This will be unlike any Easter before, as I and many of my colleagues upload our sermons to the internet and proclaim, “He is risen.” On the one hand, I can’t wait for this pandemic experience to pass and life to go back to “normal.” On the other hand, there are some things I do not want to go back to “normal.”
Pause for a moment and look at our transformed experience: The air is cleaner than it has been in decades because auto and air traffic are so low; buses and trains are free; there are so many people walking, running and biking, and the parkways are closed to cars; Republicans and DFLers are getting along (kind of); Minnesotans are, voluntarily, saying hello to one another; people are cheering for health care workers, teachers, first responders and social workers rather than for sports figures; grocery stores are featuring 10-pound bags of flour because people are baking so much at home; victory gardens are in vogue again. Although we are isolated physically, we are more connected to one another than ever before, and we are valuing relationships over profits.
I, for one, do not want to go back to the normal, when the exact opposite of these things was true. I do want people healed, employed and joyful. Can we find a way to take the best of this COVID-19 experience with us to the future?
As this Holy Week passed I read and reread Jesus’ teachings during the original Holy Week, from the time he entered Jerusalem until his crucifixion. His teachings centered on two themes: community and the end of the world. As I read, I found the way forward.
Scholars describe Jesus’ end-of-the-world teaching as apocalyptic. The Greek word for apocalypse means to uncover, to reveal. Jesus’ teaching uncovered and revealed the brutality and cruelty of the Roman Empire. His teaching did call for the end of the world — the end of the Roman world, where neighbor was turned against neighbor, where compassion was rare and not the norm (read about the Prodigal Son), where power rather than kindness was sought. His teachings offered an alternative: the Kingdom of God, the Beloved Community.
Our situation during this pandemic is also uncovering and revealing many cruelties in our society: racial and economic disparities, lack of access to health care, dehumanizing immigration policies, the consequences of not trusting science, the effects of party loyalty over the common good, and on and on. I, for one, would like to see this world end.
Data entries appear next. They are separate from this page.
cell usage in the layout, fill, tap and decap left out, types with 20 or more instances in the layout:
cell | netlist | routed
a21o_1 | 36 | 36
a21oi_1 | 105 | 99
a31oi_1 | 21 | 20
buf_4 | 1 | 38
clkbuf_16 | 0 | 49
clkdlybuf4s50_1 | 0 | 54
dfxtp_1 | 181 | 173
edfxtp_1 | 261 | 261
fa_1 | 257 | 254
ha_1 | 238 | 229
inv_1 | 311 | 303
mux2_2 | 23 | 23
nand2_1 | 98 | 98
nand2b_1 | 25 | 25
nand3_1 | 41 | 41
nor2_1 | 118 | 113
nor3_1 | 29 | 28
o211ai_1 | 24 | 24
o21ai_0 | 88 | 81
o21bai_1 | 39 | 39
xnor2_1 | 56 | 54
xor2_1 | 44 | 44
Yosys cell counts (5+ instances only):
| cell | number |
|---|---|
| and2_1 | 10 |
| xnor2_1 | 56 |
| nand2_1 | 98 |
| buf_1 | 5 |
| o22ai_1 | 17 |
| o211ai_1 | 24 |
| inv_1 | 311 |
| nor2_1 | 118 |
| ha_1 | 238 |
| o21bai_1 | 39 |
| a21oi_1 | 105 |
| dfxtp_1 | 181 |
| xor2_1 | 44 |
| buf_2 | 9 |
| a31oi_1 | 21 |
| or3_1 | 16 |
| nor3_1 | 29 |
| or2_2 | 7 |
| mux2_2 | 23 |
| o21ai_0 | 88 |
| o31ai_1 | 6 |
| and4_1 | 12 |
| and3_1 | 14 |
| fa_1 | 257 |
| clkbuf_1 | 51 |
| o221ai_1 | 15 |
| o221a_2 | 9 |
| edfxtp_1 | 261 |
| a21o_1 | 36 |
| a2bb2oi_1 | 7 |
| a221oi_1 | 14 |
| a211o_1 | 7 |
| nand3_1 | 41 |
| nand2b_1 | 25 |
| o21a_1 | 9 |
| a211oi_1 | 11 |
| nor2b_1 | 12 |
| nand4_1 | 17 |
When it is safe to have dinner with friends again, go back to work, and congregate in houses of worship and schools and City Hall, we have a choice: to go back to the way things were, or to live anew. What if, when the all-clear bell sounds, the buses and trains are still free; nightly we applaud health care workers, first responders, teachers and social workers; we say hi to strangers and regularly check in on our neighbors; we link racial, economic, gender and economic justice together and work toward the common good; the air is clean all the time; we ride bikes and walk more places?
I can hear the scoffers. Believe me, if I had a dollar for every time I heard someone say, “Preacher, those words are fine for Sunday but on Monday morning in the real world …” I could buy a nice cargo e-bike. But we have lived in the real world long enough, and look where it has gotten us: alone, depressed and unhealthy. I, for one, would like to live in a new world. Because in this new world, resurrection isn’t something that happened once 2,000 years ago; it happens every day.